Il meeting ha esposto l’avanzamento dei lavori per il raggiungimento dell'accordo tra le parti e la proclamazione di un governo di unità nazionale che guidi il paese verso la democrazia, terminando la sanguinosa guerra civile che da anni insanguina il Paese.
Una bozza dell’accordo è stata presentata, e nei prossimi giorni i leaders libici si incontreranno in Marocco per discutere gli ultimi punti e procedere con la nomina dei membri del governo. Questo ultimo passaggio delle nomine potrebbe essere ancora molto insidioso, come ha poi fatto capire ai giornalisti il ministro degli Esteri italiano Paolo Gentiloni.
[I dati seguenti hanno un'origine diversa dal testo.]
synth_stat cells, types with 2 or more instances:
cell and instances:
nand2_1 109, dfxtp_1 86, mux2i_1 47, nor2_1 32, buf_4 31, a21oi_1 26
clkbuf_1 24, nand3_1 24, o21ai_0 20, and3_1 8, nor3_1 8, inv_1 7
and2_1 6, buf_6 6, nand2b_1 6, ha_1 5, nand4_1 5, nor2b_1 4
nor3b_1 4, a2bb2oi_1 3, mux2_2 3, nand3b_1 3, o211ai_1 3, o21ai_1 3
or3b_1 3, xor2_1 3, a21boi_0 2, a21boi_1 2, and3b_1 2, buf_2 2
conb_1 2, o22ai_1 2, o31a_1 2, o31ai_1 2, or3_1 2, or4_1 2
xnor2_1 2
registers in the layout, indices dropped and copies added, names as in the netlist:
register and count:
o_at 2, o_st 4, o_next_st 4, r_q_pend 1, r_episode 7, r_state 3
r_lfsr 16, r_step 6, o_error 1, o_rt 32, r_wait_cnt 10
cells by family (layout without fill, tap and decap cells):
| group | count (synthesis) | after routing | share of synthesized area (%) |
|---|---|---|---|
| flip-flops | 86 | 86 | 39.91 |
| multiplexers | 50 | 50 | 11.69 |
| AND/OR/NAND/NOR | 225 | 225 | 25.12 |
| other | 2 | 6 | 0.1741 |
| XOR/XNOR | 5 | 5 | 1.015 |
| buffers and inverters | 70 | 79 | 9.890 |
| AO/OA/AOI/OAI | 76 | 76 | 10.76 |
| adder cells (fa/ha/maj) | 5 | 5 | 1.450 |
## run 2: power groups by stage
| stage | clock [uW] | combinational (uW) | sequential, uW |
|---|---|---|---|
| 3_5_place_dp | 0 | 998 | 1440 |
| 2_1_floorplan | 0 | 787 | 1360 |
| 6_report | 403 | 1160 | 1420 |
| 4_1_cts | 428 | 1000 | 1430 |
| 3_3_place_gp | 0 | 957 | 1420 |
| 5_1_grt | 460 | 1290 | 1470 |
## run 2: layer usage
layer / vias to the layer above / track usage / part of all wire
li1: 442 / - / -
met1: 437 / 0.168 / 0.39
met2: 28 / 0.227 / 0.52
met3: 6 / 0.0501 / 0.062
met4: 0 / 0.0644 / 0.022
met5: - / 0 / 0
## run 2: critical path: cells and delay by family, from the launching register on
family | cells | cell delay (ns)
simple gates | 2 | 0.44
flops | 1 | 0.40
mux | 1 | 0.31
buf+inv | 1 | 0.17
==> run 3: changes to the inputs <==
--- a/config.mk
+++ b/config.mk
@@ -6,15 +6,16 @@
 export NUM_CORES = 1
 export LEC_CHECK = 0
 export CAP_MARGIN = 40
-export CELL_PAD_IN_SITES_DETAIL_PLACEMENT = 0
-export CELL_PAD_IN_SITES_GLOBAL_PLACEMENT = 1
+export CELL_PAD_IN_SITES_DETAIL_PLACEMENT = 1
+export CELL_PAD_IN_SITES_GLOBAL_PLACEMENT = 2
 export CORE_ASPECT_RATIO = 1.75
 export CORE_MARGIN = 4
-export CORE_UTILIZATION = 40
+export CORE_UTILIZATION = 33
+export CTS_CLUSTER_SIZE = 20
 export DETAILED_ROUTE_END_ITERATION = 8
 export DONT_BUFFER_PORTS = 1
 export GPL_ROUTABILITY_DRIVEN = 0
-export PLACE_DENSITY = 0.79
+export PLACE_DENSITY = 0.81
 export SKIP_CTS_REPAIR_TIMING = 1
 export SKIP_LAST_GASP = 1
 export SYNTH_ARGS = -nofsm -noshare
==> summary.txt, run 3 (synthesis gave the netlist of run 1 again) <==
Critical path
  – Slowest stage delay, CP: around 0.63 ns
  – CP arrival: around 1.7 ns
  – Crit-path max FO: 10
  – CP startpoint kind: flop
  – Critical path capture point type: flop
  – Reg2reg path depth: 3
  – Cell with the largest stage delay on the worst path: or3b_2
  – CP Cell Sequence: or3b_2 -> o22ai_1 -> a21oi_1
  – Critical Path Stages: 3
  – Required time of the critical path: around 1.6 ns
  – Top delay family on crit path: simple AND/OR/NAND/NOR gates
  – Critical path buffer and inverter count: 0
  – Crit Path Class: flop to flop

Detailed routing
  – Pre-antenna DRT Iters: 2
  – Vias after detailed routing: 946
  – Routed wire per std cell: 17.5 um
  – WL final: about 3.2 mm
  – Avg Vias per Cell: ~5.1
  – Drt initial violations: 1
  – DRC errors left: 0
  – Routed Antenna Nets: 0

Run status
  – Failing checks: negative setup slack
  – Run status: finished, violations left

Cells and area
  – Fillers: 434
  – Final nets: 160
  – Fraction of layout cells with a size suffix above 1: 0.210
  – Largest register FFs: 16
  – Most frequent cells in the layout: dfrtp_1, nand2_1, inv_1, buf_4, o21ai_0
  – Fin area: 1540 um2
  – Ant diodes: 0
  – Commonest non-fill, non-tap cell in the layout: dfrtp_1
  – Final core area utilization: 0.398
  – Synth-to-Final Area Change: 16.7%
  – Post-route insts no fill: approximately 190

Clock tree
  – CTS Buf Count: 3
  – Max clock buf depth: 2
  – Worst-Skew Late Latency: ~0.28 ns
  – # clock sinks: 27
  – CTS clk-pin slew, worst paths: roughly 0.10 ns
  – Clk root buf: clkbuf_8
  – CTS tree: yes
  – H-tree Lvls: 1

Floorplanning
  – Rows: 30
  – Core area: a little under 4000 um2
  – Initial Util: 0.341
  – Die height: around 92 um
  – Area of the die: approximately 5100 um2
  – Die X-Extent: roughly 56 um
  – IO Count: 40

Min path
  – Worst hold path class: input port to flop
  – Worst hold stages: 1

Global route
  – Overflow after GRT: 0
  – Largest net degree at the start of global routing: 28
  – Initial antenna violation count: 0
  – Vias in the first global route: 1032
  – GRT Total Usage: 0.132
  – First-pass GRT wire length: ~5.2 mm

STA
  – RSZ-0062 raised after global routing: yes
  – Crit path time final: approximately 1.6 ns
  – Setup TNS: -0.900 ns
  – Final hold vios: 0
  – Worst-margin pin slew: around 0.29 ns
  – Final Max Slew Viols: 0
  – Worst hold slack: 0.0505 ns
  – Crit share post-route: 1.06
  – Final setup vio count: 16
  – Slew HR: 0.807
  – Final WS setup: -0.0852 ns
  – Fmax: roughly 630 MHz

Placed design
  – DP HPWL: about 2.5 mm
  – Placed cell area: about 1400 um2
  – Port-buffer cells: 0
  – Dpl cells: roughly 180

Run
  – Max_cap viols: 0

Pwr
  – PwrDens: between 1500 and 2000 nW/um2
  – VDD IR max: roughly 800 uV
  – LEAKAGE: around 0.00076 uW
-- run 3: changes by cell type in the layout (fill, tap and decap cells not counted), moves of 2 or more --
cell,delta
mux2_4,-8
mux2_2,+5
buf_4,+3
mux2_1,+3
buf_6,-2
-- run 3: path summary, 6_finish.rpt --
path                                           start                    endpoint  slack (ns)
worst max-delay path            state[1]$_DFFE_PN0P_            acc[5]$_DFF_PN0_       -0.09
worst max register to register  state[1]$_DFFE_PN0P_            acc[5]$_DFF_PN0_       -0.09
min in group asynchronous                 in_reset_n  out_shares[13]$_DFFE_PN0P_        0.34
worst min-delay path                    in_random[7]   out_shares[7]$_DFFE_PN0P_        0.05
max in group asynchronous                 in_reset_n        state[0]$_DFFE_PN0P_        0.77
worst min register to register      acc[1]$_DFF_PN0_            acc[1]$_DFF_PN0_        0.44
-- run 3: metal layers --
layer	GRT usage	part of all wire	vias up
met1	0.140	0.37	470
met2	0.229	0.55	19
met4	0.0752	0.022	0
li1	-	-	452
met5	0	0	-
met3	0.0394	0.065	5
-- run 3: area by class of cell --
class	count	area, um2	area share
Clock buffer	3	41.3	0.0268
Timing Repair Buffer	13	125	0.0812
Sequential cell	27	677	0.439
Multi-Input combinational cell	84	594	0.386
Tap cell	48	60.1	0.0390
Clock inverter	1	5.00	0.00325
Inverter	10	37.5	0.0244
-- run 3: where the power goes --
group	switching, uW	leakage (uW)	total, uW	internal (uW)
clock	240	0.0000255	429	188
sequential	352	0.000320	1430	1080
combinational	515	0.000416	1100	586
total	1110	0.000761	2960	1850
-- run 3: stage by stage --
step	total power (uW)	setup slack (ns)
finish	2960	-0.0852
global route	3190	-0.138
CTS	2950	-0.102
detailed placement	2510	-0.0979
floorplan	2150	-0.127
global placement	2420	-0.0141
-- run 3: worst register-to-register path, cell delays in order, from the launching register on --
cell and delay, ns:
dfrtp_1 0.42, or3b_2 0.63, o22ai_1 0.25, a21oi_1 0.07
File: src/rtl/jt51_op_exp_if.sv
// jt51_op_exp_if: sample bus between the level summing stage and the operator accumulator
interface jt51_op_exp_if #(parameter int OUT_W = 14);
  logic in_valid;
  logic [12:0] att;
  logic sign;
  logic out_valid;
  logic signed [OUT_W-1:0] out;
  modport master(output in_valid, att, sign, input out_valid, out);
  modport slave(input in_valid, att, sign, output out_valid, out);
endinterface

File: src/rtl/jt51_op_exp.sv
// jt51_op_exp: log-domain operator level to signed linear sample via exponent ROM and shifter
module jt51_op_exp #(parameter int OUT_W = 14) (
  input logic clk,
  input logic rst_n,
  input logic cen,
  jt51_op_exp_if.slave bus
);
  // exp[a] = 65536*(2^(1-(a+1)/256)-1), built by repeated multiplication by 2^(-1/256) in Q30
  function automatic logic [4095:0] rom_init();
    logic [63:0] p;
    logic [4095:0] t;
    p = 64'd1 << 31;
    t = '0;
    for (int a = 0; a < 256; a++) begin
      p = (p * 64'd4283353945) >> 32;
      t[a*16 +: 16] = 16'(((p + 64'd8192) >> 14) - 64'd65536);
    end
    return t;
  endfunction
  localparam logic [4095:0] ROM = rom_init();
  localparam logic [5:0] SH_BIAS = 6'(18 - OUT_W);
  logic [12:0] att1;
  logic sign1, v1, sign2, v2;
  logic [4:0] e2;
  logic [15:0] exp2;
  logic [5:0] sh;
  logic [OUT_W-2:0] mag;
  always_ff @(posedge clk)
    if (cen) exp2 <= ROM[{att1[7:0], 4'd0} +: 16];
  always_comb begin
    sh = {1'b0, e2} + SH_BIAS;
    mag = sh >= 6'd17 ? '0 : (OUT_W-1)'({1'b1, exp2} >> sh);
  end
  always_ff @(posedge clk)
    if (!rst_n) begin
      att1 <= '0;
      sign1 <= 1'b0;
      v1 <= 1'b0;
      e2 <= '0;
      sign2 <= 1'b0;
      v2 <= 1'b0;
      bus.out <= '0;
      bus.out_valid <= 1'b0;
    end else if (cen) begin
      att1 <= bus.att;
      sign1 <= bus.sign;
      v1 <= bus.in_valid;
      e2 <= att1[12:8];
      sign2 <= sign1;
      v2 <= v1;
      bus.out <= sign2 ? -{1'b0, mag} : {1'b0, mag};
      bus.out_valid <= v2;
    end
endmodule

File: src/flat_wrapper.sv
// flat-port wrapper written by rule: the top's interface ports become plain ports
module jt51_op_exp_flat 
#(parameter int OUT_W = 14)
  (clk, rst_n, cen, bus_in_valid, bus_att, bus_sign, bus_out_valid, bus_out);
  jt51_op_exp_if #(.OUT_W(OUT_W)) bus_i ();
  input logic clk;
  input logic rst_n;
  input logic cen;
  input wire logic [$bits(bus_i.in_valid)-1:0] bus_in_valid;
  input wire logic [$bits(bus_i.att)-1:0] bus_att;
  input wire logic [$bits(bus_i.sign)-1:0] bus_sign;
  output wire logic [$bits(bus_i.out_valid)-1:0] bus_out_valid;
  output wire logic [$bits(bus_i.out)-1:0] bus_out;
  assign bus_i.in_valid = bus_in_valid;
  assign bus_i.att = bus_att;
  assign bus_i.sign = bus_sign;
  assign bus_out_valid = bus_i.out_valid;
  assign bus_out = bus_i.out;
  jt51_op_exp #(.OUT_W(OUT_W)) u_core (.clk(clk), .rst_n(rst_n), .cen(cen), .bus(bus_i));
endmodule
**config.mk**
```make
export PLATFORM = sky130hd
export DESIGN_NAME = if_fetch_unit
export DESIGN_NICKNAME = d
export VERILOG_FILES = /design/src/rtl/riscv_pkg.sv /design/src/rtl/if_hold_buf.sv /design/src/rtl/if_fetch_unit.sv
export SDC_FILE = /design/constraint.sdc
export NUM_CORES = 1
export LEC_CHECK = 0
export ABC_AREA = 1
export CAP_MARGIN = 30
export CORE_ASPECT_RATIO = 1.4
export CORE_MARGIN = 2
export CORE_UTILIZATION = 45
export CTS_CLUSTER_SIZE = 12
export DETAILED_ROUTE_END_ITERATION = 12
export GPL_ROUTABILITY_DRIVEN = 0
export PLACE_DENSITY = 0.78
export SYNTH_ARGS = -nofsm -noshare
export SYNTH_HDL_FRONTEND = slang
export SYNTH_SLANG_ARGS = --single-unit
export TNS_END_PERCENT = 20
```
**constraint.sdc**
```tcl
create_clock -name clk -period 1.3 [get_ports clk]
set_clock_uncertainty 0.05 [all_clocks]
set_input_delay 0.26 -clock clk [delete_from_list [all_inputs] [get_ports clk]]
set_output_delay 0.26 -clock clk [all_outputs]
set_load 0.005 [all_outputs]
```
Durante il suo discorso di apertura Ban Ki-moon ha affermato che “nessun accordo è perfetto, ma questo documento aiuterà la Libia nel superare il caos e nella creazione di una nazione stabile e democratica in un chiaro contesto di legalità”.
Riferendosi poi ai contrasti sorti tra il parlamento riconosciuto di Tobruk e il GNC di Tripoli il segretario generale ha ricordato che “tutte le parti che decideranno di restare al di fuori di questo accordo saranno responsabili per le conseguenze e le sofferenze che seguiranno”. Il segretario generale ha quindi chiesto alle parti in causa di lasciar perdere i contrasti su temi minori ed accordarsi rapidamente sulle questioni più importanti per il bene del popolo libico.
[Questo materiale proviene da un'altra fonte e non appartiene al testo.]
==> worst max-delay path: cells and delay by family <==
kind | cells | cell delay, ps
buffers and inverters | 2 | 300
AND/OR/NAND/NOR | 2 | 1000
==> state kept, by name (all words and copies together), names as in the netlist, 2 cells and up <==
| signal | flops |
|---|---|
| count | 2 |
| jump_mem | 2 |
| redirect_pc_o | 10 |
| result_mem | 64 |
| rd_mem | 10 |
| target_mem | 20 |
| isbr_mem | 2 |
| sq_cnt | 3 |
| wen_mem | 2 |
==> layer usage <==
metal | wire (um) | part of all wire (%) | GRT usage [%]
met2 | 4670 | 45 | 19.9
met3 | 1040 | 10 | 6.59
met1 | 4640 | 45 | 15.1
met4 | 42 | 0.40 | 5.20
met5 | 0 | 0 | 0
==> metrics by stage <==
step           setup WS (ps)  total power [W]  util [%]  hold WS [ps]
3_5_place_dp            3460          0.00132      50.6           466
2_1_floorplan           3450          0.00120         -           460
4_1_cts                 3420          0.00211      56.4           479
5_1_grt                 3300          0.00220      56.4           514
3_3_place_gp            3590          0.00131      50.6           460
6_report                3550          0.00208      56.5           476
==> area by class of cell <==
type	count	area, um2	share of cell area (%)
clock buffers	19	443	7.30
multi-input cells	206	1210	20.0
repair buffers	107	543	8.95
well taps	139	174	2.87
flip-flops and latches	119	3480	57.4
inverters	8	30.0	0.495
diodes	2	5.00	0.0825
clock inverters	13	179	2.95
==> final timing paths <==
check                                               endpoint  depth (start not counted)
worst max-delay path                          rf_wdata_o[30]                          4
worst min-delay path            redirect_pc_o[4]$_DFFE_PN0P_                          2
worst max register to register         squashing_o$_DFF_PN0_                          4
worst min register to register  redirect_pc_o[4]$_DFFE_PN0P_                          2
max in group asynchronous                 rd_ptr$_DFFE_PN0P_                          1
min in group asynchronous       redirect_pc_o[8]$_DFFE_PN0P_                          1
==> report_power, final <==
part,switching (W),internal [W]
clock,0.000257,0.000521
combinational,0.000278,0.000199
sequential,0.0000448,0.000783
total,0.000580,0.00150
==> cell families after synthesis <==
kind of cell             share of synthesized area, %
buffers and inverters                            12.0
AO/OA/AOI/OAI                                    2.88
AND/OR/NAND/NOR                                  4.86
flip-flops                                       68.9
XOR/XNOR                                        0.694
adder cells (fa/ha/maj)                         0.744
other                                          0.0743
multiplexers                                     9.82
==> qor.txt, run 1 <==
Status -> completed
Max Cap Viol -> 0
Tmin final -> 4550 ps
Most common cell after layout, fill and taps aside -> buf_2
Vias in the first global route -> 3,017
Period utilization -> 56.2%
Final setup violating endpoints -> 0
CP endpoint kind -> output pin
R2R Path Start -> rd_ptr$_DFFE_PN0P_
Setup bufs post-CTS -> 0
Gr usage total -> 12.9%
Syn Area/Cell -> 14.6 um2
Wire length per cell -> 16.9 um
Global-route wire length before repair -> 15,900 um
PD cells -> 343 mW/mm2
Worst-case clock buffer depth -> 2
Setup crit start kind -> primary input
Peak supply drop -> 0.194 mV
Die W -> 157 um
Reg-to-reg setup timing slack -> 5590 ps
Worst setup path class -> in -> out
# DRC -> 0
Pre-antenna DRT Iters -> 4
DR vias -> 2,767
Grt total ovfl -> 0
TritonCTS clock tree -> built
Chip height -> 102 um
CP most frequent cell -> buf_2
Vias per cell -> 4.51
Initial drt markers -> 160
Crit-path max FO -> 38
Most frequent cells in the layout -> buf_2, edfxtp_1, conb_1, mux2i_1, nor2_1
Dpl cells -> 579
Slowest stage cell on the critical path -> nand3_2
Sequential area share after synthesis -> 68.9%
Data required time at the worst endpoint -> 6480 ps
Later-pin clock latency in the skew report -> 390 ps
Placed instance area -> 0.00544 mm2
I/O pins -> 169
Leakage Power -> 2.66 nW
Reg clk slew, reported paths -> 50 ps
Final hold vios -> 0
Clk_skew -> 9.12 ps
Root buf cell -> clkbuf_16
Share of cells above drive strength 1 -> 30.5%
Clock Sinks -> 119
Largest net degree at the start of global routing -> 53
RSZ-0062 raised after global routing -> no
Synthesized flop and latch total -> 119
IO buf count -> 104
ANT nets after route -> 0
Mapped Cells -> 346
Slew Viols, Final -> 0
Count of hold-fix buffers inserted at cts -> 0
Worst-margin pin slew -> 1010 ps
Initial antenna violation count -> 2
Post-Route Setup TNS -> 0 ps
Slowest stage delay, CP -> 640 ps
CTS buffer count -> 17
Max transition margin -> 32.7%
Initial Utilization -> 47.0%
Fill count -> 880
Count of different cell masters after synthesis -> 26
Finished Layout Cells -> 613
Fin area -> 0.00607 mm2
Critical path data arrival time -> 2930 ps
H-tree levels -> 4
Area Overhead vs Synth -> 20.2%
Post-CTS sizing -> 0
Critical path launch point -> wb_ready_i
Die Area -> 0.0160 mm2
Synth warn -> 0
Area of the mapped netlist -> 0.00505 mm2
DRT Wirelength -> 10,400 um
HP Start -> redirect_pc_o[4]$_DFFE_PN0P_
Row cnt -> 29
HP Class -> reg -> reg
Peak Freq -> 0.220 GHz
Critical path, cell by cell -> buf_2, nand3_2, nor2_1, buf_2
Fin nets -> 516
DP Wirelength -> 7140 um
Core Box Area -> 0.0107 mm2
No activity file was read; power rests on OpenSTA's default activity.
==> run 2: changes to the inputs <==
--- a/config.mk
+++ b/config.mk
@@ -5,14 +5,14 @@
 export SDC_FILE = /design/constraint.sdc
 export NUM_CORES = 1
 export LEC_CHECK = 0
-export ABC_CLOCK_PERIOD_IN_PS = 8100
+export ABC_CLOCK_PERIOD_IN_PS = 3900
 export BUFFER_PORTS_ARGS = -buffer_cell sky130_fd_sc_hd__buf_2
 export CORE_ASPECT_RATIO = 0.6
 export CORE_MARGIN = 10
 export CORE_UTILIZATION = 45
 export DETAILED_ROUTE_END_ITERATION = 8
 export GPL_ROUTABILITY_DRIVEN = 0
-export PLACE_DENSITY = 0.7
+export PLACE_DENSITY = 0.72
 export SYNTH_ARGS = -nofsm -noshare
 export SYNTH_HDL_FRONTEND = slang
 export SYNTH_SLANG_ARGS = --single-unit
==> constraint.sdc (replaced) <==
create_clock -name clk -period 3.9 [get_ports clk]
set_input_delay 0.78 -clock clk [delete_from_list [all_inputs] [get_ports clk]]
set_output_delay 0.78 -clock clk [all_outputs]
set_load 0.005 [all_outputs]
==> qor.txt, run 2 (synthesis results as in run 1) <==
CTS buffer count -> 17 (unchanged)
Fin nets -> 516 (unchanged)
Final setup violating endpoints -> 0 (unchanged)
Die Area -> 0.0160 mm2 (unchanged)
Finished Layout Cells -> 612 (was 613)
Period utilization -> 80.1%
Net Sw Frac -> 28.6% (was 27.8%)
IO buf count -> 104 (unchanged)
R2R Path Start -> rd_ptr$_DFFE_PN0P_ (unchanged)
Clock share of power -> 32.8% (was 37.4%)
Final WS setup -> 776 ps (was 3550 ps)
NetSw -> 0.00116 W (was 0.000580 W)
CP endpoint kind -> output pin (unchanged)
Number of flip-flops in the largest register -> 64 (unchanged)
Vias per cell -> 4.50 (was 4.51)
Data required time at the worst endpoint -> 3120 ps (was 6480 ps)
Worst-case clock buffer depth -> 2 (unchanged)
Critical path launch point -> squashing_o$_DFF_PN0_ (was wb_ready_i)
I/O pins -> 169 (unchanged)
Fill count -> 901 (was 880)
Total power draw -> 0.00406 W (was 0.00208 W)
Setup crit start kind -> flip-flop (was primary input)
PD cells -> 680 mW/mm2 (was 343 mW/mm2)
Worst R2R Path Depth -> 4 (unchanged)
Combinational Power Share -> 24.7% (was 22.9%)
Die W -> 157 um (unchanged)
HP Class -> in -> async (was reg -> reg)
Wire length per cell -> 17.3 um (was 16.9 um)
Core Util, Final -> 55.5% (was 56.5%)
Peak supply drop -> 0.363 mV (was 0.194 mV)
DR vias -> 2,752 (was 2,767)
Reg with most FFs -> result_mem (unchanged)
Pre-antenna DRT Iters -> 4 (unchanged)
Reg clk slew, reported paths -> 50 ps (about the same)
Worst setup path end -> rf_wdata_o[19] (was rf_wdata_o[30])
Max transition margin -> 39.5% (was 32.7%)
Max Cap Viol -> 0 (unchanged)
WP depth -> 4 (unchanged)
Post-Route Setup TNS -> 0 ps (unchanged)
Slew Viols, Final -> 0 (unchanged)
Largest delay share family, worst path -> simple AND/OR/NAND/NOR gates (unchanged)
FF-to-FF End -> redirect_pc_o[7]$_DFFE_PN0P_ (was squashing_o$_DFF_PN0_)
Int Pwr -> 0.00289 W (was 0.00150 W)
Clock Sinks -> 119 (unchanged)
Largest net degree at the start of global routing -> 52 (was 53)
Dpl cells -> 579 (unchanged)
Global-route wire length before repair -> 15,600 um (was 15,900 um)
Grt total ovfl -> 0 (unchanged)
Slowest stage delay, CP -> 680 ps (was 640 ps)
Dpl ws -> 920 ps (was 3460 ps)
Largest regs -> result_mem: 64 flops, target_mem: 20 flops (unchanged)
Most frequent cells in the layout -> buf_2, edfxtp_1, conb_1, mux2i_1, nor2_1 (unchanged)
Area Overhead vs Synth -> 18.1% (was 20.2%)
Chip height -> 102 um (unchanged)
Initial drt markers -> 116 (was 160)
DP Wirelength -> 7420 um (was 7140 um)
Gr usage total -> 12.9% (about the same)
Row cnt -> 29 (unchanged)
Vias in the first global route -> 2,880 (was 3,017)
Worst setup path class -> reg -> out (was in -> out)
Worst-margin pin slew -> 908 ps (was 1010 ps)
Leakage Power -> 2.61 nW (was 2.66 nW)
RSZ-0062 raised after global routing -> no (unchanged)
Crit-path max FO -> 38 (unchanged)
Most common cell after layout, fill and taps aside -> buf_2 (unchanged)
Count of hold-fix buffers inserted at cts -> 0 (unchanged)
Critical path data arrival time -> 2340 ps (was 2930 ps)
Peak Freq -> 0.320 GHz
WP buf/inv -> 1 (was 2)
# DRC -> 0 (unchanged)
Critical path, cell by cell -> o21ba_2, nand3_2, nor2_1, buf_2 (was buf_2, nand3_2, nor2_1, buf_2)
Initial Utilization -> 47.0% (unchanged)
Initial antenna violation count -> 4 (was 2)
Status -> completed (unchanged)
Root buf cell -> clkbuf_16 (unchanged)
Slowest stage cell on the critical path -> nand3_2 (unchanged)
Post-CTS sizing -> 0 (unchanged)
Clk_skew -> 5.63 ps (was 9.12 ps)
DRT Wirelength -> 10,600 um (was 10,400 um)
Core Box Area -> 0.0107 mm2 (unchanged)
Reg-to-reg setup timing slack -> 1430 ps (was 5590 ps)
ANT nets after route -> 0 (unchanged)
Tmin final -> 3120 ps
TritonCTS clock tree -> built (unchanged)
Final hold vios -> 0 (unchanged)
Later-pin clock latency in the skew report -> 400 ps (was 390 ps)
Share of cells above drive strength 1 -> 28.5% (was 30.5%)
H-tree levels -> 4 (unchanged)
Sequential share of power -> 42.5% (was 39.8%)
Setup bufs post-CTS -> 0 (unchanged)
Il segretario di stato americano, John Kerry, ha ricordato che “non può esistere sicurezza senza unità” e che la Libia è un paese “piccolo ma pieno di risorse”, per cui sarebbe possibile garantire alti standard di vita a tutti, se solo si mettessero da parte le divergenze e le ambizioni dei singoli leader e di ciascuna milizia, e si operasse nell’interesse della Nazione, evitando che il vuoto di potere scaturito dalla guerra civile venga riempito dai terroristi dell’ ISIS.
Alla conferenza ha parlato anche il ministro degli esteri italiano Paolo Gentiloni, che ha riaffermato l’urgenza di concludere i negoziati entro il 21 ottobre, termine del mandato del parlamento di Tobruk. Gentiloni, insieme ad altri ministri, ha ringraziato pubblicamente Bernardino León Gross, rappresentante del segretario generale dell'ONU per la Libia, artefice dell’incontro e mediatore durante i negoziati. Il ministro ha inoltre ricordato come la crisi libica sia alla base del traffico di esseri umani e del flusso di migranti che quotidianamente attraversano il Mediterraneo verso l’Italia.
Nella conferenza stampa, tenutasi alla rappresentanza italiana subito dopo il meeting, Gentiloni ha affermato che il grosso del lavoro è stato fatto e che “manca un pezzo di strada, ma sarà in salita” riferendosi alla necessità di scegliere i nomi per la creazione di un governo di unità nazionale, processo che risentirà delle forti divisioni tra i partiti coinvolti, poco propensi ad accordarsi e spesso spaccati al loro interno in diversi gruppi.
L`Italia, ha continuato, è “complessivamente soddisfatta” degli esiti del meeting di oggi, incontro che fino a poco tempo fa risultava talmente impossibile che, secondo il ministro, “se ne avessi parlato qualche mese fa mi avrebbero preso per un visionario”. Il ministro italiano ha concluso affermando che, se il governo libico di prossima formazione dovesse richiedere l’intervento delle Nazioni Unite, l’Italia sarebbe disponibile ad unirsi ad una eventuale missione di peacekeeping nell’area, per garantire la sicurezza della transizione democratica nel Paese.